Goal of the exercise
Your answer should be a number only: the count of lines in the following entries that contain "between".

════════════════════

==> design.v <==
module ksa(input logic clk, input logic rst_n,
           input logic en, output logic rdy,
           input logic [23:0] key,
           output logic [7:0] addr, input logic [7:0] rddata, output logic [7:0] wrdata, output logic wren);
    logic [3:0] state, next_state;
	logic [7:0] count = 0;
	logic [7:0] j_val = 0;
	logic [1:0] modulo_count = 0;
	logic [7:0] temp_si = 0;
	logic [7:0] temp_sj= 0;
	logic [7:0] key_val;
	logic addr_sel;
	logic wrdata_sel;
	logic en_si;
	logic en_sj;
	logic en_calc_j;
	logic increment;
	assign wrdata = wrdata_sel ? temp_sj : temp_si;
	assign addr = addr_sel ? j_val : count;
	always_ff @(posedge clk or negedge rst_n) begin
		if(rst_n == 0) state <= 4'b0000;
		else state <= next_state;
	end
	always_comb begin
		case(state)
			4'b0000: 			next_state = 4'b0001;
			4'b0001: 				if (en) next_state = 4'b0010;
								else next_state = 4'b0001;
			4'b0010:			next_state = 4'b0011;					
			4'b0011:			next_state = 4'b0100;			
			4'b0100:		next_state = 4'b0101;		
			4'b0101:			next_state = 4'b0110;
			4'b0110:			next_state = 4'b0111;
			4'b0111:	next_state = 4'b1000;										
			4'b1000:	next_state = 4'b1001;				
			4'b1001:				if (count == 255) next_state = 4'b0001;
								else next_state = 4'b0010;					
			default: 			next_state = 4'bxxxx;
		endcase 
	end
	always_comb begin
		case(state)
			4'b0000: 			begin   wren = 0; increment = 0; addr_sel = 0; wrdata_sel = 0; 
                                        en_si = 0; en_sj = 0; en_calc_j = 0; rdy = 0; end									
			4'b0001: 				begin   wren = 0; increment = 0; addr_sel = 0; wrdata_sel = 0; 
                                        en_si = 0; en_sj = 0; en_calc_j = 0; rdy = 1; end
			4'b0010:			begin   wren = 0; increment = 0; addr_sel = 0; wrdata_sel = 0; 
                                        en_si = 0; en_sj = 0; en_calc_j = 0; rdy = 0; end					
			4'b0011:			begin   wren = 0; increment = 0; addr_sel = 0; wrdata_sel = 0; 
                                        en_si = 1; en_sj = 0; en_calc_j = 0; rdy = 0; end			
			4'b0100:		begin   wren = 0; increment = 0; addr_sel = 0; wrdata_sel = 0; 
                                        en_si = 0; en_sj = 0; en_calc_j = 1; rdy = 0; end		
			4'b0101:			begin   wren = 0; increment = 0; addr_sel = 1; wrdata_sel = 0; 
                                        en_si = 0; en_sj = 0; en_calc_j = 0; rdy = 0; end
			4'b0110:			begin   wren = 0; increment = 0; addr_sel = 1; wrdata_sel = 0; 
                                        en_si = 0; en_sj = 1; en_calc_j = 0; rdy = 0; end
			4'b0111:	begin   wren = 1; increment = 0; addr_sel = 1; wrdata_sel = 0; 
                                        en_si = 0; en_sj = 0; en_calc_j = 0; rdy = 0; end										
			4'b1000:	begin   wren = 1; increment = 0; addr_sel = 0; wrdata_sel = 1; 
                                        en_si = 0; en_sj = 0; en_calc_j = 0; rdy = 0; end				
			4'b1001:				begin   wren = 0; increment = 1; addr_sel = 0; wrdata_sel = 0; 
                                        en_si = 0; en_sj = 0; en_calc_j = 0; rdy = 0; end					
			default: 			begin   wren = 1'bx; increment = 1'bx; addr_sel = 1'bx; wrdata_sel = 1'bx; 
                                        en_si = 1'bx; en_sj = 1'bx; en_calc_j = 1'bx; rdy = 1'b1; end
		endcase 
	end
	always_comb begin
		modulo_count = count % 2'b11;
		case(modulo_count)
			2'b00	:	key_val = key[23:16];
			2'b01	:	key_val = key[15:8];
			2'b10	:	key_val = key[7:0];
			default: key_val = 0;
		endcase
	end
	always_ff @(posedge clk or negedge rst_n) begin
		if(rst_n == 0) temp_si <= 0;
		else if(en_si) temp_si <= rddata;
		else temp_si <= temp_si;
	end
	always_ff @(posedge clk or negedge rst_n) begin
		if(rst_n == 0) temp_sj <= 0;
		else if(en_sj) temp_sj <= rddata;
		else temp_sj <= temp_sj;
	end
	always_ff @(posedge clk or negedge rst_n) begin
		if(rst_n == 0) j_val <= 0;
		else if(en_calc_j) j_val <= temp_si + key_val + j_val;
		else j_val <= j_val;
	end
	always_ff @(posedge clk or negedge rst_n) begin
		if(rst_n == 0) count <= 0;
		else if(increment) count <= count + 1'b1;
		else count <= count;
	end
endmodule: ksa
==> run.sh <==
#!/bin/bash
# OpenROAD 26Q1-2900-gdf79404cd8, Yosys 0.63+post, stock flow scripts
make -C /OpenROAD-flow-scripts/flow DESIGN_CONFIG=/design/flow/config.mk WORK_HOME=/design/flow/orfs finish
==> config.mk <==
export PLATFORM = sky130hd
export DESIGN_NAME = ksa
export DESIGN_NICKNAME = ksa
export VERILOG_FILES = /design/flow/design.v
export SDC_FILE = /design/flow/constraint.sdc
export NUM_CORES = 4
export LEC_CHECK = 1
export CORE_UTILIZATION = 30
==> constraint.sdc <==
current_design ksa

set clk_period 9.1
set clk_io_pct 0.2

create_clock -name clk0 -period $clk_period [get_ports {clk}]

set non_clock_inputs [all_inputs -no_clocks]
set_input_delay [expr $clk_period * $clk_io_pct] -clock clk0 $non_clock_inputs
set_output_delay [expr $clk_period * $clk_io_pct] -clock clk0 [all_outputs]
==> results_tabular.tex <==
% Auto-generated results table
\begin{tabular}{lr}
\hline
Metric & Value \\
\hline
\multicolumn{2}{l}{\textbf{Status}} \\
Outcome & finished clean \\
\multicolumn{2}{l}{\textbf{Global routing}} \\
Final global-route overflow total & 0 \\
Vias in the first global route & 2,198 \\
Maximum number of pins on one net before global-route repair & 37 \\
Global-route usage over all layers & 14.1\% \\
Initial antenna violation count & 0 \\
First-pass GRT wire length & around 11,000 µm \\
\multicolumn{2}{l}{\textbf{Synth}} \\
Post-synth area hogs & sky130\_fd\_sc\_hd\_\_dfrtp\_1 32\%, sky130\_fd\_sc\_hd\_\_mux2\_2 11\%, sky130\_fd\_sc\_hd\_\_fa\_1 5.7\% \\
Register share after synthesis & 31.9\% \\
Library cell occupying the most area in the post-synthesis netlist & sky130\_fd\_sc\_hd\_\_dfrtp\_1 \\
Average size of a mapped cell & around 10 µm² \\
Post-synthesis sequential element count & 36 \\
Most used flip-flop cell & sky130\_fd\_sc\_hd\_\_dfrtp\_1 \\
Async set or reset register ratio after synthesis & 100\% \\
Chip Area, Yosys & about 2800 µm² \\
Cells after synthesis & 282 \\
Total cells reported by yosys after synthesis & 282 \\
Most common cell in the synthesized netlist & sky130\_fd\_sc\_hd\_\_dfrtp\_1 \\
Count of library flops with an enable pin & 0 \\
Mapped cell area & about 2800 µm² \\
Cell Type Count & 60 \\
Number of synthesis warnings & 1 \\
Share of Yosys cell area claimed by the top area cell type & about a third \\
Most frequent cells after synthesis & 36 x sky130\_fd\_sc\_hd\_\_dfrtp\_1, 29 x sky130\_fd\_sc\_hd\_\_nand2\_1, 27 x sky130\_fd\_sc\_hd\_\_mux2\_2 \\
\multicolumn{2}{l}{\textbf{Clocking}} \\
Largest buffer count on any clock path & 2 \\
Post-CTS Setup Inserts & 0 \\
CTS sink count & 36 \\
Number of buffers created by CTS & 5 \\
Cell chosen for the clock root & sky130\_fd\_sc\_hd\_\_clkbuf\_8 \\
Insertion Delay late pin & 290 ps \\
Hold bufs inserted after CTS & 0 \\
Htree depth & 2 \\
TritonCTS clock tree & built \\
Cell resize tally after clock tree synthesis & 0 \\
Clock input transition at the sequential cells of the worst setup and hold paths & 80 ps \\
\multicolumn{2}{l}{\textbf{Floorplan}} \\
Die extent in x & 99.0 µm \\
Placeable core area & around 9200 µm² \\
Std cell rows & 35 \\
FP Core Util & 30.7\% \\
Chip area & slightly below 10,000 µm² \\
Top-level port count & 53 \\
Vertical die dimension & 99.0 µm \\
\multicolumn{2}{l}{\textbf{Worst setup path}} \\
Origin of the critical flop-to-flop path & count[7]\$\_DFFE\_PN0P\_ \\
Critical path start-end classification & reg -> reg \\
Cell repeated most along the worst path & sky130\_fd\_sc\_hd\_\_ha\_1 \\
Worst Path Arrival & 6690 ps \\
Type of destination of the critical path & flop \\
Critical path required time & 9260 ps \\
Start point of the critical path & count[7]\$\_DFFE\_PN0P\_ \\
Startpoint kind of the worst setup timing path & flop \\
CP peak stage delay & 630 ps \\
Worst path slowest cell & sky130\_fd\_sc\_hd\_\_dfrtp\_1 \\
Biggest fanout along the worst timing path & 16 \\
\multicolumn{2}{l}{\textbf{Finish}} \\
Share of layout cells above drive strength 1 & $\sim$15\% \\
Filler cell count in the final layout & between 800 and 900 \\
Area growth, synth to finish & 27.4\% \\
Layout Cells excl Fill & 443 \\
\multicolumn{2}{l}{\textbf{Timing}} \\
Post-Route Skew & roughly 1.9 ps \\
Worst-margin pin slew & about 840 ps \\
Final cycle utilization of the critical path & 71.7\% \\
Max-slew headroom & 43.6\% \\
Final setup margin & 2580 ps \\
Final hold violation count & 0 \\
Pins over their slew limit & 0 \\
Setup TNS & 0 ps \\
Maximum clock frequency & 153 MHz \\
Final critical path time including I/O delays and setup & between 6000 and 7000 ps \\
Setup repair after global routing missed its margin & no \\
Number of setup violations in the final report & 0 \\
\multicolumn{2}{l}{\textbf{Flow run}} \\
Max cap viols & 0 \\
OpenROAD warnings & 28 \\
\multicolumn{2}{l}{\textbf{Power and ir drop}} \\
Largest voltage drop on the vdd net & 0.000122 V \\
Power Dens Cells & roughly 170 nW/µm² \\
Leakage power & 1.48 nW \\
Total chip power & 607 µW \\
\multicolumn{2}{l}{\textbf{Drt}} \\
Wire length reported by the detailed router & roughly 6400 µm \\
Mean number of vias per cell & between 4 and 5 \\
Antenna cell count & 0 \\
Drt first pass iters & 4 \\
Antenna violation net count after detailed routing & 0 \\
Final routed wire length divided by cell count & 14.4 µm \\
Count of vias placed by the detailed router & 2,199 \\
Residual DRC count & 0 \\
Violation count after the first detailed-route iteration & around 64 \\
\multicolumn{2}{l}{\textbf{Place}} \\
Hpwl dp & 4830 µm \\
Cell count after placement & 435 \\
Routability-driven placement congestion ratio & 0.851 \\
Post-placement setup slack & 2640 ps \\
Port Buffers & 52 \\
\multicolumn{2}{l}{\textbf{Worst hold path}} \\
Worst hold path startpoint & temp\_sj[1]\$\_DFFE\_PN0P\_ \\
Worst min-delay path category & reg -> reg \\
\hline
\end{tabular}
==> worst max-delay path: cells and delay by family, from the launching register on <==
| kind | cells | cell delay, ps |
|---|---|---|
| AND-OR/OR-AND | 12 | 2280 |
| buffers and inverters | 1 | 50 |
| multiplexers | 2 | 660 |
| flip-flops | 1 | 630 |
| adder cells (fa/ha/maj) | 5 | 1560 |
| AND/OR/NAND/NOR | 5 | 660 |
| XOR/XNOR | 2 | 550 |
==> final cells by class <==
cell class / instances / area (µm²) / area share (%)
clock inverters: 3 / 90.1 / 2.50
inverters: 13 / 48.8 / 1.36
multi-input cells: 220 / 1810 / 50.2
clock buffers: 5 / 68.8 / 1.91
well taps: 111 / 139 / 3.86
flip-flops and latches: 36 / 901 / 25.0
repair buffers: 55 / 543 / 15.1
==> final timing paths <==
kind | endpoint | slack [ps] | cells past startpoint
max in group asynchronous | count[7]$_DFFE_PN0P_ | 6800 | 2
worst max register to register | j_val[7]$_DFFE_PN0P_ | 2580 | 27
worst min register to register | temp_sj[1]$_DFFE_PN0P_ | 510 | 1
worst max-delay path | j_val[7]$_DFFE_PN0P_ | 2580 | 27
worst min-delay path | temp_sj[1]$_DFFE_PN0P_ | 510 | 1
min in group asynchronous | temp_sj[2]$_DFFE_PN0P_ | 1960 | 2
==> placed cells by master (no fill, tap or decap), types with 3 or more instances in the layout <==
cell type	n
sky130_fd_sc_hd__nand4b_1	4
sky130_fd_sc_hd__fa_1	8
sky130_fd_sc_hd__nand2_1	29
sky130_fd_sc_hd__xnor2_1	12
sky130_fd_sc_hd__clkbuf_8	5
sky130_fd_sc_hd__a21oi_1	3
sky130_fd_sc_hd__buf_4	3
sky130_fd_sc_hd__o21ai_1	7
sky130_fd_sc_hd__o21ai_0	19
sky130_fd_sc_hd__dfrtp_1	36
sky130_fd_sc_hd__inv_1	12
sky130_fd_sc_hd__nand2_2	3
sky130_fd_sc_hd__mux2i_1	12
sky130_fd_sc_hd__nand3_1	3
sky130_fd_sc_hd__a21o_1	3
sky130_fd_sc_hd__nor2_1	11
sky130_fd_sc_hd__nor3_1	4
sky130_fd_sc_hd__xor2_1	6
sky130_fd_sc_hd__bufinv_16	3
sky130_fd_sc_hd__clkdlybuf4s50_1	52
sky130_fd_sc_hd__nand3b_1	3
sky130_fd_sc_hd__nand2b_1	9
sky130_fd_sc_hd__mux2_2	27
sky130_fd_sc_hd__ha_1	11
==> through the flow <==
step | util (%) | hold slack (ps) | area [µm²]
detailed placement | 37.4 | 492 | 3440
CTS | 39.1 | 510 | 3600
floorplan | - | 471 | 2830
global placement | 37.4 | 482 | 3440
global route | 39.1 | 532 | 3600
finish | 39.1 | 506 | 3600
==> logic make-up (layout without fill, tap and decap cells) <==
| family | after synthesis | in the layout | share of synthesized area, % |
|---|---|---|---|
| simple gates | 85 | 85 | 16.6 |
| compound gates | 58 | 58 | 15.5 |
| mux | 40 | 40 | 15.8 |
| flops | 36 | 36 | 31.9 |
| buf+inv | 26 | 76 | 4.12 |
| fa+ha+maj | 19 | 19 | 10.5 |
| xor+xnor | 18 | 18 | 5.58 |
==> sequential cells by signal, summed over array words and instances (netlist names) <==
| signal | flops |
|---|---|
| temp_sj | 8 |
| state | 4 |
| temp_si | 8 |
| count | 8 |
| j_val | 8 |
==> where the power goes <==
group | leakage, nW | switching (mW) | total (mW) | internal [mW]
Combinational | 0.972 | 0.0997 | 0.202 | 0.102
Sequential | 0.425 | 0.0268 | 0.208 | 0.181
Clock | 0.0784 | 0.0605 | 0.198 | 0.137
==> routing by layer <==
layer / share of wire (%) / wire length, µm / global-route usage (%)
met1: 52 / 3290 / 23.2
met2: 43 / 2750 / 20.8
met3: 4.1 / 263 / 2.24
met4: 0.96 / 61 / 1.15
met5: 0 / 0 / 0
Power figures rest on the tool's default switching activity, not on a simulated workload.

════════════════════

Solution
3